John's wife Mary was an Alabama Polytechnic Institute (now Auburn University) graduate in home economics. She was born and raised in West Point, Georgia and according to her FSU biography was a "Southern lady" who "brought grace and elegance to Florida State University". The children were age seven and nine when their father became president and the family moved into the President's House (which is now the Pearl Tyner Alumni Welcome Center).
After stepping down as president, Champion taught for sixteen years in the College of Business. He and Mary took a sabbatical at the University of Hawaii and participated in the international study program in London.
He retired as professor emeritus in 1985 and they continued their foreign travels.
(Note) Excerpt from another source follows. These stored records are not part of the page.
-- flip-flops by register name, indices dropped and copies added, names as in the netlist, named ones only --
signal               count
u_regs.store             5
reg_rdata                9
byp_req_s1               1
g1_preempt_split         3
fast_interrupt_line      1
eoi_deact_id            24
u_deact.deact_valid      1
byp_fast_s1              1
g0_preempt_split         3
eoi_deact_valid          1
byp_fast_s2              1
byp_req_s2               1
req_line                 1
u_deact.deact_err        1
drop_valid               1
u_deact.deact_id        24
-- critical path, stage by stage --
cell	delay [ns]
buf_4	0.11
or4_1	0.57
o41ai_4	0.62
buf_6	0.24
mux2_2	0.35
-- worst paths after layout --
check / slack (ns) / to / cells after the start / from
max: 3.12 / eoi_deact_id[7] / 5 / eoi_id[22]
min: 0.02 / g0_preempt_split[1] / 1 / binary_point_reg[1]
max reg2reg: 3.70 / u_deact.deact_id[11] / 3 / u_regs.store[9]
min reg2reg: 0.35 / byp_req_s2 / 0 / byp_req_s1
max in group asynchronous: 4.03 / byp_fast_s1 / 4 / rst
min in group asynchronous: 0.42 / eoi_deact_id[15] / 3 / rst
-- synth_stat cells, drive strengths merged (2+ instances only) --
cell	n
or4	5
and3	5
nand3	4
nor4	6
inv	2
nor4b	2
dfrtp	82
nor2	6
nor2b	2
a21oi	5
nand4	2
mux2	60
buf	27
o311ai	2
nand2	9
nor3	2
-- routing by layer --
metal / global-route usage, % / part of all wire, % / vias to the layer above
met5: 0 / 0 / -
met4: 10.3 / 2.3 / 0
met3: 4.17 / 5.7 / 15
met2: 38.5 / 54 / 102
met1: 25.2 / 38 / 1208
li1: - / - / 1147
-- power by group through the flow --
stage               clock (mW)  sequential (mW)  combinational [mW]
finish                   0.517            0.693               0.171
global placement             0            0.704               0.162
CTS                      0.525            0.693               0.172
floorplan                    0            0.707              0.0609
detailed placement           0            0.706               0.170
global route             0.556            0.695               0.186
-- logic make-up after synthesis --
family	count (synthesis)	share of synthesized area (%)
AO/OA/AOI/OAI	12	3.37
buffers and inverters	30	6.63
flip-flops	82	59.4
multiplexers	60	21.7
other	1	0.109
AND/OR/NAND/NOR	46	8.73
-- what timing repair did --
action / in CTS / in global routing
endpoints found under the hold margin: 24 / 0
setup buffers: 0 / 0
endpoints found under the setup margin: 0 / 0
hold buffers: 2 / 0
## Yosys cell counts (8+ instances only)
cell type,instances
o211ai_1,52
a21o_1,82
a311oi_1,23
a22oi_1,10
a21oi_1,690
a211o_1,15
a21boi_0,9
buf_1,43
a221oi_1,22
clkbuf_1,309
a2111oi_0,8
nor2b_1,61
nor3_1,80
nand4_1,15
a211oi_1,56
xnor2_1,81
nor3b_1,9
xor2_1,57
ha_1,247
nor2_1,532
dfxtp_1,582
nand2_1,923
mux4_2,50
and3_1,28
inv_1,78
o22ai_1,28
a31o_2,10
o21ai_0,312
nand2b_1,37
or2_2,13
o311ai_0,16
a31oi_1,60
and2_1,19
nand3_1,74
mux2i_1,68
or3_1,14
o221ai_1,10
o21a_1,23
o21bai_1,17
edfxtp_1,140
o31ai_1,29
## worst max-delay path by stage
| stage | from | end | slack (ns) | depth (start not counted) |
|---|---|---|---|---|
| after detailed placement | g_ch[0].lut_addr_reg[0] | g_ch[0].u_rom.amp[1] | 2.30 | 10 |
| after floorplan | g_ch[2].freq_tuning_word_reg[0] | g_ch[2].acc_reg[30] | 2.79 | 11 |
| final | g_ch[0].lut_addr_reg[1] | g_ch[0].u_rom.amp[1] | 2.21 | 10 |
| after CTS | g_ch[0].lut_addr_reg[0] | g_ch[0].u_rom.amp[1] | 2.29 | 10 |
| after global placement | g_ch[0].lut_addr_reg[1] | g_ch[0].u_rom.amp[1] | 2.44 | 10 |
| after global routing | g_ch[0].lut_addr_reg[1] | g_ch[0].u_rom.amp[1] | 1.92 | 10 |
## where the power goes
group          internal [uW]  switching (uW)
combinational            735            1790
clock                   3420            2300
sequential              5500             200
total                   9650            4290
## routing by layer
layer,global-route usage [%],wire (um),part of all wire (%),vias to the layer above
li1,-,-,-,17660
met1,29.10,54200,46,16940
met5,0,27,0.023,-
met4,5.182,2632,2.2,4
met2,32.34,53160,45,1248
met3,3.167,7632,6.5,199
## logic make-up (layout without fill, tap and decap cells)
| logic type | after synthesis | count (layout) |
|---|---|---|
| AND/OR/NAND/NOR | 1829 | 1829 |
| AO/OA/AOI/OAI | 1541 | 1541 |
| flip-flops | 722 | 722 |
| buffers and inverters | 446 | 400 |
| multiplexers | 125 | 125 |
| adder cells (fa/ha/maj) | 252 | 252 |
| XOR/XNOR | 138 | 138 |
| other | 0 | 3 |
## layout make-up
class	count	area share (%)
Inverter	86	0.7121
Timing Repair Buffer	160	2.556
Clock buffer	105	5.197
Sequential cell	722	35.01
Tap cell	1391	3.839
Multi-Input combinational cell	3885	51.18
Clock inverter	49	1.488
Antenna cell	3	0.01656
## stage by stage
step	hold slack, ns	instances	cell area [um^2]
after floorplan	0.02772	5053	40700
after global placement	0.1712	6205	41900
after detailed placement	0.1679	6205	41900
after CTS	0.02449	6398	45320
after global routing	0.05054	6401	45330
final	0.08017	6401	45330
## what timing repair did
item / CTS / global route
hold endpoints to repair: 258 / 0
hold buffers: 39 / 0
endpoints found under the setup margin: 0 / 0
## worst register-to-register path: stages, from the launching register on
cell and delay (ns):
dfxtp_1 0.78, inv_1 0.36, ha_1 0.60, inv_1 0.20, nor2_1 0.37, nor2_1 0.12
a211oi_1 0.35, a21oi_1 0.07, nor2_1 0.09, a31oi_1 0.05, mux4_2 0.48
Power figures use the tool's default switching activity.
==> config.mk <==
export PLATFORM = sky130hd
export DESIGN_NAME = vlan_stats
export DESIGN_NICKNAME = d
export VERILOG_FILES = /design/src/core/vlan_stats_pkg.sv /design/src/core/stats_dir.sv /design/src/core/vlan_stats.sv
export VERILOG_INCLUDE_DIRS = /design/src /design/src/core
export SDC_FILE = /design/constraint.sdc
export NUM_CORES = 2
export LEC_CHECK = 0
export BUFFER_PORTS_ARGS = -buffer_cell sky130_fd_sc_hd__buf_4
export CAP_MARGIN = 20
export CELL_PAD_IN_SITES_DETAIL_PLACEMENT = 0
export CELL_PAD_IN_SITES_GLOBAL_PLACEMENT = 1
export CORE_MARGIN = 2
export CORE_UTILIZATION = 30
export CTS_BUF_LIST = sky130_fd_sc_hd__clkbuf_16
export DETAILED_ROUTE_END_ITERATION = 6
export PLACE_DENSITY_LB_ADDON = 0.1
export SLEW_MARGIN = 0
export SYNTH_ARGS = -nofsm -noshare
export SYNTH_HDL_FRONTEND = slang
export SYNTH_SLANG_ARGS = --single-unit
export TNS_END_PERCENT = 1
==> constraint.sdc <==
create_clock -name CLK_SYS -period 8.18 [get_ports CLK_SYS]
set_clock_uncertainty 0.2 [all_clocks]
set_input_delay 0.409 -clock CLK_SYS [delete_from_list [all_inputs] [get_ports CLK_SYS]]
set_output_delay 0.409 -clock CLK_SYS [all_outputs]
set_load 0.03 [all_outputs]
==> src/core/vlan_stats_map.svh <==
/*
 Offsets, field positions, reset values and timing figures of the
 VLAN frame statistics block. Definitions only; included by the package.
*/
`ifndef VLAN_STATS_MAP_SVH
`define VLAN_STATS_MAP_SVH

// Register byte offsets and counter page numbers
`define OFS_CTRL      8'h00
`define OFS_SEL       8'h04
`define OFS_STATUS    8'h08
`define OFS_UPTIME    8'h0C
`define DIR_RX_PAGE   2'h1
`define DIR_TX_PAGE   2'h2

// Command bits of the control register
`define CMD_START     0
`define CMD_STOP      1
`define CMD_REFRESH   2
`define CMD_CLEAR     3

// Field positions
`define SEL_VID_LSB   0
`define SEL_PORT_LSB  16
`define STAT_RUN_BIT  0
`define STAT_VID_LSB  4
`define STAT_PORT_LSB 16

// Widths and reset values
`define VID_W         12
`define PORT_W        4
`define LEN_W         14
`define VID_DEF       12'h001
`define PORT_DEF      4'h0

// Counter slots of one direction
`define NCNT          11
`define IX_RATE       0
`define IX_BYTES      1
`define IX_MCAST      2
`define IX_BCAST      3
`define IX_B64        4
`define IX_GIANT      10

// Histogram bin bounds (upper bound of each bin, octets)
`define LEN_64        14'h0040
`define LEN_127       14'h007F
`define LEN_255       14'h00FF
`define LEN_511       14'h01FF
`define LEN_1023      14'h03FF
`define LEN_1518      14'h05EE
`define MAX_FRAME_DEF 14'h2400

// Rate window and clock
`define KB_BYTES      18'h0_03E8
`define RATE_WIN_MS   1000
`define CLK_KHZ       125000

`endif

==> src/core/vlan_stats_pkg.sv <==
/*
 Types and the saturating adder shared by the statistics block.
 Assumes the map header is on the include path.
*/
`include "vlan_stats_map.svh"

package vlan_stats_pkg;
	typedef logic [`NCNT-1:0][31:0] cnt_set_t;
	typedef logic [1:0][`NCNT-1:0][31:0] snap_t;

	function automatic logic [31:0] sat_add(input logic [31:0] a, input logic [31:0] b);
		logic [32:0] s;
		s = {1'b0, a} + {1'b0, b};
		return s[32] ? '1 : s[31:0];
	endfunction
endpackage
He was past president of the Downtown Rotary Club and a deacon and elder at the Faith Presbyterian Church where they were founding members.

Both John and his wife Mary were honored in 2001 with the Florida State University Torch Award for Vires.

John died in 2002, and Mary stayed active in FSU activities for 12 years before moving to North Carolina to be close to children and grandchildren. She died in 2018.